- Task to complete: Keep only the lines from the start of the data through the line containing "per-output value fields.", and output them exactly.

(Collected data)
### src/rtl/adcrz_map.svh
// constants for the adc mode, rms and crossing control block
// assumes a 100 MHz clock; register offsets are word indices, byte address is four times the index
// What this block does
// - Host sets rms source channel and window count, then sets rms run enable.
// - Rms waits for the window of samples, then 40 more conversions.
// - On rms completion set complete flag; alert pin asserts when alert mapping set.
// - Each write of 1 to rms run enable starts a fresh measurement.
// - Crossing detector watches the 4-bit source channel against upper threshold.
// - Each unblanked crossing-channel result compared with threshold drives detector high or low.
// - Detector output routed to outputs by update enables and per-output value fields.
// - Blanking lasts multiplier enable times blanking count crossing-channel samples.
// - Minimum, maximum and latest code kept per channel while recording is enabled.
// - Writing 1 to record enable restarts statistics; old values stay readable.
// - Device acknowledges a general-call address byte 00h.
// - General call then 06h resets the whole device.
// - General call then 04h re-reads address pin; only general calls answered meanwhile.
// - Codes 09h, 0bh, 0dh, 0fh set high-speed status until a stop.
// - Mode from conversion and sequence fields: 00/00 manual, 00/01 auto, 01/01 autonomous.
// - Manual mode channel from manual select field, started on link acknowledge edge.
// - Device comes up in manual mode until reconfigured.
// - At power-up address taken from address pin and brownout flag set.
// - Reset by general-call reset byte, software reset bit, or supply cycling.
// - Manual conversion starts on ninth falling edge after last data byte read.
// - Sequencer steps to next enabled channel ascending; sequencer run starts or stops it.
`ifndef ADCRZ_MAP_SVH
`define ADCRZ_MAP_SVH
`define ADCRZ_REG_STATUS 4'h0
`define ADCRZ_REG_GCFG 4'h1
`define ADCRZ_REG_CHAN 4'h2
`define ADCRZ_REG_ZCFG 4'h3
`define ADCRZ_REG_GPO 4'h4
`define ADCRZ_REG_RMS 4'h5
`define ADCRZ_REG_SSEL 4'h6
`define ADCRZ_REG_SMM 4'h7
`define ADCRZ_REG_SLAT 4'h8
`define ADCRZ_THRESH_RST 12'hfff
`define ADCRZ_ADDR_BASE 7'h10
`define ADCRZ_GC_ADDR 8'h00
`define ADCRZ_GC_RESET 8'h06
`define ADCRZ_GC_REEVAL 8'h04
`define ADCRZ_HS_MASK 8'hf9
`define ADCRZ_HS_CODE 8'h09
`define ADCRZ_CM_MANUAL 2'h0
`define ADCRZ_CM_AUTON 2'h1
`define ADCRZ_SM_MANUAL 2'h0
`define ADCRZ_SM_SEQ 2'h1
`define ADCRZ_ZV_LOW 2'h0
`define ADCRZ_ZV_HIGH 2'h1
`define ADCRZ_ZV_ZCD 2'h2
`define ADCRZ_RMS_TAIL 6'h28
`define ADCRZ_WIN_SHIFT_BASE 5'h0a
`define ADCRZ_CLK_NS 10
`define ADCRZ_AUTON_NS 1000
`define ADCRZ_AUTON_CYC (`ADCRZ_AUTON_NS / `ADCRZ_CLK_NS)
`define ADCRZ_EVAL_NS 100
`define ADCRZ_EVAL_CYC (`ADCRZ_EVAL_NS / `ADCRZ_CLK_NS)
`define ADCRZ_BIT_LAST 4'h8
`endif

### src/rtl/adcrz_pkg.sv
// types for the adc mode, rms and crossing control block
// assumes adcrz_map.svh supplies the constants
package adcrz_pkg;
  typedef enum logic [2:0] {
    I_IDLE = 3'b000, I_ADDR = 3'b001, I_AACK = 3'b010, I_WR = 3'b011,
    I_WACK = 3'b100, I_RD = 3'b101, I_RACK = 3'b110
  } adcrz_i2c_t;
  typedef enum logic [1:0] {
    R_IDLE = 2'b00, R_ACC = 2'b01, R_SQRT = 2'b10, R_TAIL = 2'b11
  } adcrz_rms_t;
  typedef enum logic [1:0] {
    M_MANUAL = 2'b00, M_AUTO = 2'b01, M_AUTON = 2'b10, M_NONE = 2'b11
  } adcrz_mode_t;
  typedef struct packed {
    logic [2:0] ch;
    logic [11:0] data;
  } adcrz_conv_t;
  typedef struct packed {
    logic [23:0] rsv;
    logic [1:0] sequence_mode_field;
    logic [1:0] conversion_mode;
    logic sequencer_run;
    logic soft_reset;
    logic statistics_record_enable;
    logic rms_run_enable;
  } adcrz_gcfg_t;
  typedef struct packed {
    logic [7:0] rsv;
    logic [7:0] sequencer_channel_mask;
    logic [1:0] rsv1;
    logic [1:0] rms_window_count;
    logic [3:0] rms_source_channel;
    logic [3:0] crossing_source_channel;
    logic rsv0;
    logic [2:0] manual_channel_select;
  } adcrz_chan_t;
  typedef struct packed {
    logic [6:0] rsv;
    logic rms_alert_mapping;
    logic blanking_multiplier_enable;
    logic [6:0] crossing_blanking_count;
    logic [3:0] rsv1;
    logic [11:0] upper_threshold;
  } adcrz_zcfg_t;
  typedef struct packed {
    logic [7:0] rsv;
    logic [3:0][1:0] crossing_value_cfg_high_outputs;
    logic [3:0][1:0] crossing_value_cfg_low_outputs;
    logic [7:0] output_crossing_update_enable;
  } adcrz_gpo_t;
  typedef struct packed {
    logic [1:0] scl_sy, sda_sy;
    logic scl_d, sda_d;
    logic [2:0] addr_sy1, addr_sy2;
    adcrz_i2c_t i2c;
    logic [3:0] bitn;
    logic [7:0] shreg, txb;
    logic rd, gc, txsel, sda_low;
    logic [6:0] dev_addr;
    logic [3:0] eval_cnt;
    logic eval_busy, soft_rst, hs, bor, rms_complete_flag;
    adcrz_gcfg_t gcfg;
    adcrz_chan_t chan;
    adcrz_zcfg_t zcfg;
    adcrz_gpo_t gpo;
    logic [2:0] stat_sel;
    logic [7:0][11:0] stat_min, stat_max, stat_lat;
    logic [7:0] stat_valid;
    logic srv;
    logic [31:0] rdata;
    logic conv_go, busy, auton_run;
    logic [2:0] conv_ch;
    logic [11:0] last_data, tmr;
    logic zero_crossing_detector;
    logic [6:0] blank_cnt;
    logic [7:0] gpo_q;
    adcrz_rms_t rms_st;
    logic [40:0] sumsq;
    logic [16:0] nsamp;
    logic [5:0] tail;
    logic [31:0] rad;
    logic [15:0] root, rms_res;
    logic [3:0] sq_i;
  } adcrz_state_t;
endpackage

- Solved problem:
### src/rtl/adcrz_map.svh
// constants for the adc mode, rms and crossing control block
// assumes a 100 MHz clock; register offsets are word indices, byte address is four times the index
// What this block does
// - Host sets rms source channel and window count, then sets rms run enable.
// - Rms waits for the window of samples, then 40 more conversions.
// - On rms completion set complete flag; alert pin asserts when alert mapping set.
// - Each write of 1 to rms run enable starts a fresh measurement.
// - Crossing detector watches the 4-bit source channel against upper threshold.
// - Each unblanked crossing-channel result compared with threshold drives detector high or low.
// - Detector output routed to outputs by update enables and per-output value fields.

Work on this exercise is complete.